Exercise details: Among the entries that follow, the required portion opens with the line containing "action / CTS / global route" and closes with the line containing "after global placement: 0.738 / 574". Give that portion again exactly, and nothing else.

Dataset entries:
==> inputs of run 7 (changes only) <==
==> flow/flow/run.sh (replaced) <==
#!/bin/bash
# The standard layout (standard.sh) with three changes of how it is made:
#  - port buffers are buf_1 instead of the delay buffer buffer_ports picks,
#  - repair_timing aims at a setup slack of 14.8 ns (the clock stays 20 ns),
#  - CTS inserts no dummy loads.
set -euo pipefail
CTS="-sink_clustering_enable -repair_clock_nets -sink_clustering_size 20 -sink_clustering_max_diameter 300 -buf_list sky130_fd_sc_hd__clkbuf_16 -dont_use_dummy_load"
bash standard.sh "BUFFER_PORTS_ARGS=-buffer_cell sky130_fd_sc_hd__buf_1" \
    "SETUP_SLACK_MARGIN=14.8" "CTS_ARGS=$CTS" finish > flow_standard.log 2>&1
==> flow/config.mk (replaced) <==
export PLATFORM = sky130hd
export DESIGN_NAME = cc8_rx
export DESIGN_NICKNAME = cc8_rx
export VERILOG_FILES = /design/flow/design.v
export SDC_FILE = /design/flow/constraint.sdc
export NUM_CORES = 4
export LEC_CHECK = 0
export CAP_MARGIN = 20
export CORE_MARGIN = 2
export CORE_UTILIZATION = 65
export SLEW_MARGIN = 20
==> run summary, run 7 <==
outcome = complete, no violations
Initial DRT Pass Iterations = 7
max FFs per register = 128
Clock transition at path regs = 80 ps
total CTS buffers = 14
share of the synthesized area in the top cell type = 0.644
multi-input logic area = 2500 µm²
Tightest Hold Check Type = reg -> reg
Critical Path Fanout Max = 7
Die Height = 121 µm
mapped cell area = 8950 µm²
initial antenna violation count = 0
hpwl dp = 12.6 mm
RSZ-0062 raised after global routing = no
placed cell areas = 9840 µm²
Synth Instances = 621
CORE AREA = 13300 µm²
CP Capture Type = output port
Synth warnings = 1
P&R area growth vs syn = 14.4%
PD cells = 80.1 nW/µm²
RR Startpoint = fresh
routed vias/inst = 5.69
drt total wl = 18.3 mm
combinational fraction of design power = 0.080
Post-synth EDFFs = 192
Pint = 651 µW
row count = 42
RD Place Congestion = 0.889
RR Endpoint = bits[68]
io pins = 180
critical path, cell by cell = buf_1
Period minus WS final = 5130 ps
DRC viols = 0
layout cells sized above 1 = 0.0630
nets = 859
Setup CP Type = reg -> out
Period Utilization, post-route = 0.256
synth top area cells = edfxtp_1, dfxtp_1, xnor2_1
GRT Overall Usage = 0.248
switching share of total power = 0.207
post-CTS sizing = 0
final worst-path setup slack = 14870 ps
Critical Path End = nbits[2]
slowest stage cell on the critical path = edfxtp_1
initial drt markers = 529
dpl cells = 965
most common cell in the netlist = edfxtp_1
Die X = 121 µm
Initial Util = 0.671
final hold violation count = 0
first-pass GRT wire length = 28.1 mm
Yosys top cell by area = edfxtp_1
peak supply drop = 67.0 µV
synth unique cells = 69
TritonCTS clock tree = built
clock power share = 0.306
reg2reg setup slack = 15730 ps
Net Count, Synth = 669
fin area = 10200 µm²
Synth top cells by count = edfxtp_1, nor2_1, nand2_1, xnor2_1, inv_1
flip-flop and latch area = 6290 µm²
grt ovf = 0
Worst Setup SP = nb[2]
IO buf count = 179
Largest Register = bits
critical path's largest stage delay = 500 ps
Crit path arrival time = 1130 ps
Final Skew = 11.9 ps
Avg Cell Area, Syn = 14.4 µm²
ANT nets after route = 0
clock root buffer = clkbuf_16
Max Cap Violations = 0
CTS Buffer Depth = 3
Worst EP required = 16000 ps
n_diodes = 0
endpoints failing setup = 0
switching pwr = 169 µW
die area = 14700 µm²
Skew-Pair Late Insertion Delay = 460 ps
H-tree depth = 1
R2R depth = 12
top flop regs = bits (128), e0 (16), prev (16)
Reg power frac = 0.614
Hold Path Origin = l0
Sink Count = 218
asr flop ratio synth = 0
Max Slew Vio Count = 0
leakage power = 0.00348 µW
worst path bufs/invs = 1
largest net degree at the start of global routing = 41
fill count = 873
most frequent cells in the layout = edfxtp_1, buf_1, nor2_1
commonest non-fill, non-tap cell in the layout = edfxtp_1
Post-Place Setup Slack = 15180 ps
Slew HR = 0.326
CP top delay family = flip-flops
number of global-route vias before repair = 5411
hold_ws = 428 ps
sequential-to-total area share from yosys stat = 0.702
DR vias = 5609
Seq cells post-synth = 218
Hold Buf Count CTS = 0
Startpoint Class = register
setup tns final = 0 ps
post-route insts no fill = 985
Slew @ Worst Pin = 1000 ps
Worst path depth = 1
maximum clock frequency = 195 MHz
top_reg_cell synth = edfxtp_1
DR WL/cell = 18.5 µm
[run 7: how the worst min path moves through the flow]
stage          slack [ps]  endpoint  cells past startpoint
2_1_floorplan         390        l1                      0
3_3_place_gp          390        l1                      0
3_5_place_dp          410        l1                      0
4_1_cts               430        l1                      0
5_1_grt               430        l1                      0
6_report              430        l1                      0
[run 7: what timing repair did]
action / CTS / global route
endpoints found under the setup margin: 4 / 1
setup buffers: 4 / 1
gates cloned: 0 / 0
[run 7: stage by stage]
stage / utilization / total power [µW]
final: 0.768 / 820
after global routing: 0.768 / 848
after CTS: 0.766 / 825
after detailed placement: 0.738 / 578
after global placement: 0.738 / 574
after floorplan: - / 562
This design comes from an exercise in tuning for small area, a short achievable clock period and few clock cycles on the open sky130 flow, not from production work.
Function was checked by simulation only, so behaviour that the tests miss may differ from the original.

## v36
## biquad_bank
module biquad_bank (
    input  wire        clk,
    input  wire        rst,
    input  wire        cmd_valid,
    output wire        cmd_ready,
    input  wire [1:0]  cmd_op,       
    input  wire [7:0]  cmd_motor,
    input  wire [7:0]  cmd_sel,
    input  wire [31:0] cmd_x,
    input  wire [31:0] cmd_b0,
    input  wire [31:0] cmd_b1,
    input  wire [31:0] cmd_b2,
    input  wire [31:0] cmd_a1,
    input  wire [31:0] cmd_a2,
    output reg         rsp_valid,
    output reg         rsp_ok,
    output reg  [31:0] rsp_data
);
    localparam OP_INIT  = 2'd0;
    localparam OP_APPLY = 2'd1;
    localparam OP_READ  = 2'd2;
    localparam OP_ERR   = 2'd3;
    reg [31:0] f_b0 [0:3];            
    reg [31:0] f_b1 [0:3];
    reg [31:0] f_b2 [0:3];
    reg [31:0] f_a1 [0:3];
    reg [31:0] f_a2 [0:3];
    reg [1:0]  ph;                    
    reg [31:0] f_s1 [0:3];
    reg [31:0] f_s2 [0:3];
    reg [31:0] f_in [0:3];
    reg [31:0] f_out[0:3];
    reg [3:0]  f_ready;
    reg        cmd_error;
    reg        rdy;
    reg        r1_v;
  ...
Size: about 2200 flip-flops.
export LEC_CHECK = 0
export ABC_AREA = 1
export CAP_MARGIN = 20
export CORE_MARGIN = 2
export CORE_UTILIZATION = 40
export PLACE_DENSITY = 0.5
export SLEW_MARGIN = 20
create_clock -name core_clock -period 24.0 [get_ports {clk}]
standard.sh (not shown) runs the stock make flow with config.mk's settings and CLKGATE_MAP_FILE= SYNTH_SCRIPT=/design/flow/synth_recipe.tcl, a recipe that flattens the netlist after the stock synthesis.
==> flow/flow/run.sh <==
#!/bin/bash
# Layout with the standard flow (standard.sh: standard synthesis, floorplan,
# placement, CTS, routing, at the design's clock and constraints), asking the
# resizer's timing repair for extra setup slack so that it also shortens paths
# that already meet the 24 ns clock. All make output goes to flow_make.log;
# ORFS keeps each step's own log under orfs/logs/.
set -euo pipefail
bash standard.sh SETUP_SLACK_MARGIN=15 finish > flow_make.log 2>&1
Testbench counts of v36, summed over its fixed seeds: cycles 6,032.
Edits applied to the flow inputs when going from v36 to v3:
diff --git a/flow/flow/run.sh b/flow/flow/run.sh
--- a/flow/flow/run.sh
+++ b/flow/flow/run.sh
@@ -7,2 +7,2 @@
 set -euo pipefail
-bash standard.sh SETUP_SLACK_MARGIN=15 finish > flow_make.log 2>&1
+bash standard.sh SETUP_SLACK_MARGIN=15.5 finish > flow_make.log 2>&1
Findings:
- v3: via count about 1.8% above v36
- Measured against each other, v36 and v3 differ in clock tree cell share of total cell area, the lower figure coming from v3.
- On v3: count of clock-buffer cells in the layout is 1.1% lower than what v36 gave.

---

Starting RTL as in the previous note.
==> flow/config.mk <==
export PLATFORM = sky130hd
export DESIGN_NAME = biquad_bank
export DESIGN_NICKNAME = biquad_bank
export VERILOG_FILES = /design/flow/design.v
export SDC_FILE = /design/flow/constraint.sdc
export NUM_CORES = 4
export LEC_CHECK = 0
export ABC_AREA = 1
export CAP_MARGIN = 20
export CORE_MARGIN = 2
export CORE_UTILIZATION = 40
export CTS_BUF_LIST = sky130_fd_sc_hd__clkbuf_8
export CTS_CLUSTER_SIZE = 24
export PLACE_DENSITY = 0.5
export SLEW_MARGIN = 20
==> flow/constraint.sdc <==
create_clock -name core_clock -period 24.0 [get_ports {clk}]
set_input_delay 4.8000 -clock core_clock [delete_from_list [all_inputs] [get_ports {clk}]]
set_output_delay 4.8000 -clock core_clock [all_outputs]
set_load 0.01 [all_outputs]
==> flow/flow/run.sh <==
#!/bin/bash
# Layout with the standard flow (standard.sh: standard synthesis, floorplan,
# placement, CTS, routing, at the design's clock and constraints), asking the
# resizer's timing repair for extra setup slack so that it also shortens paths
# that already meet the 24 ns clock. All make output goes to flow_make.log;
# ORFS keeps each step's own log under orfs/logs/.
set -euo pipefail
bash standard.sh SETUP_SLACK_MARGIN=15 finish > flow_make.log 2>&1
Testbench counts at the start, summed over its fixed seeds: cycles 6,032.
Then changed:
--- a/flow/flow/run.sh
+++ b/flow/flow/run.sh
@@ -8 +8 @@
-bash standard.sh SETUP_SLACK_MARGIN=15 finish > flow_make.log 2>&1
+bash standard.sh SETUP_SLACK_MARGIN=16.5 finish > flow_make.log 2>&1
Settings changed: CTS_BUF_LIST sky130_fd_sc_hd__clkbuf_8 to not set, CTS_CLUSTER_SIZE 24 to not set.
Result: Critical path depth rose by 5; global-route usage went up by 2.2 points; worst setup slack improves by 0.049 ns; worst hold slack improves by 0.038 ns; cell count is higher by 2.5%; sequential share of layout area shrinks by 2.0 points; core utilization climbs by 4.8 points.

---

Starting RTL as in the previous note.
export LEC_CHECK = 0
export ABC_AREA = 1
export CAP_MARGIN = 20
export CORE_MARGIN = 2
export CORE_UTILIZATION = 40
export PLACE_DENSITY = 0.5
export SLEW_MARGIN = 20
create_clock -name core_clock -period 24.0 [get_ports {clk}]
==> flow/flow/run.sh <==
#!/bin/bash
# Layout with the standard flow (standard.sh: standard synthesis, floorplan,
# placement, CTS, routing, at the design's clock and constraints), asking the
# resizer's timing repair for extra setup slack so that it also shortens paths
# that already meet the 24 ns clock. All make output goes to flow_make.log;
# ORFS keeps each step's own log under orfs/logs/.
set -euo pipefail
bash standard.sh SETUP_SLACK_MARGIN=14 finish > flow_make.log 2>&1
The starting point ran to the end with no violations.
Testbench counts at the start, summed over its fixed seeds: cycles 6,032.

Problem solution:
action / CTS / global route
endpoints found under the setup margin: 4 / 1
setup buffers: 4 / 1
gates cloned: 0 / 0
[run 7: stage by stage]
stage / utilization / total power [µW]
final: 0.768 / 820
after global routing: 0.768 / 848
after CTS: 0.766 / 825
after detailed placement: 0.738 / 578
after global placement: 0.738 / 574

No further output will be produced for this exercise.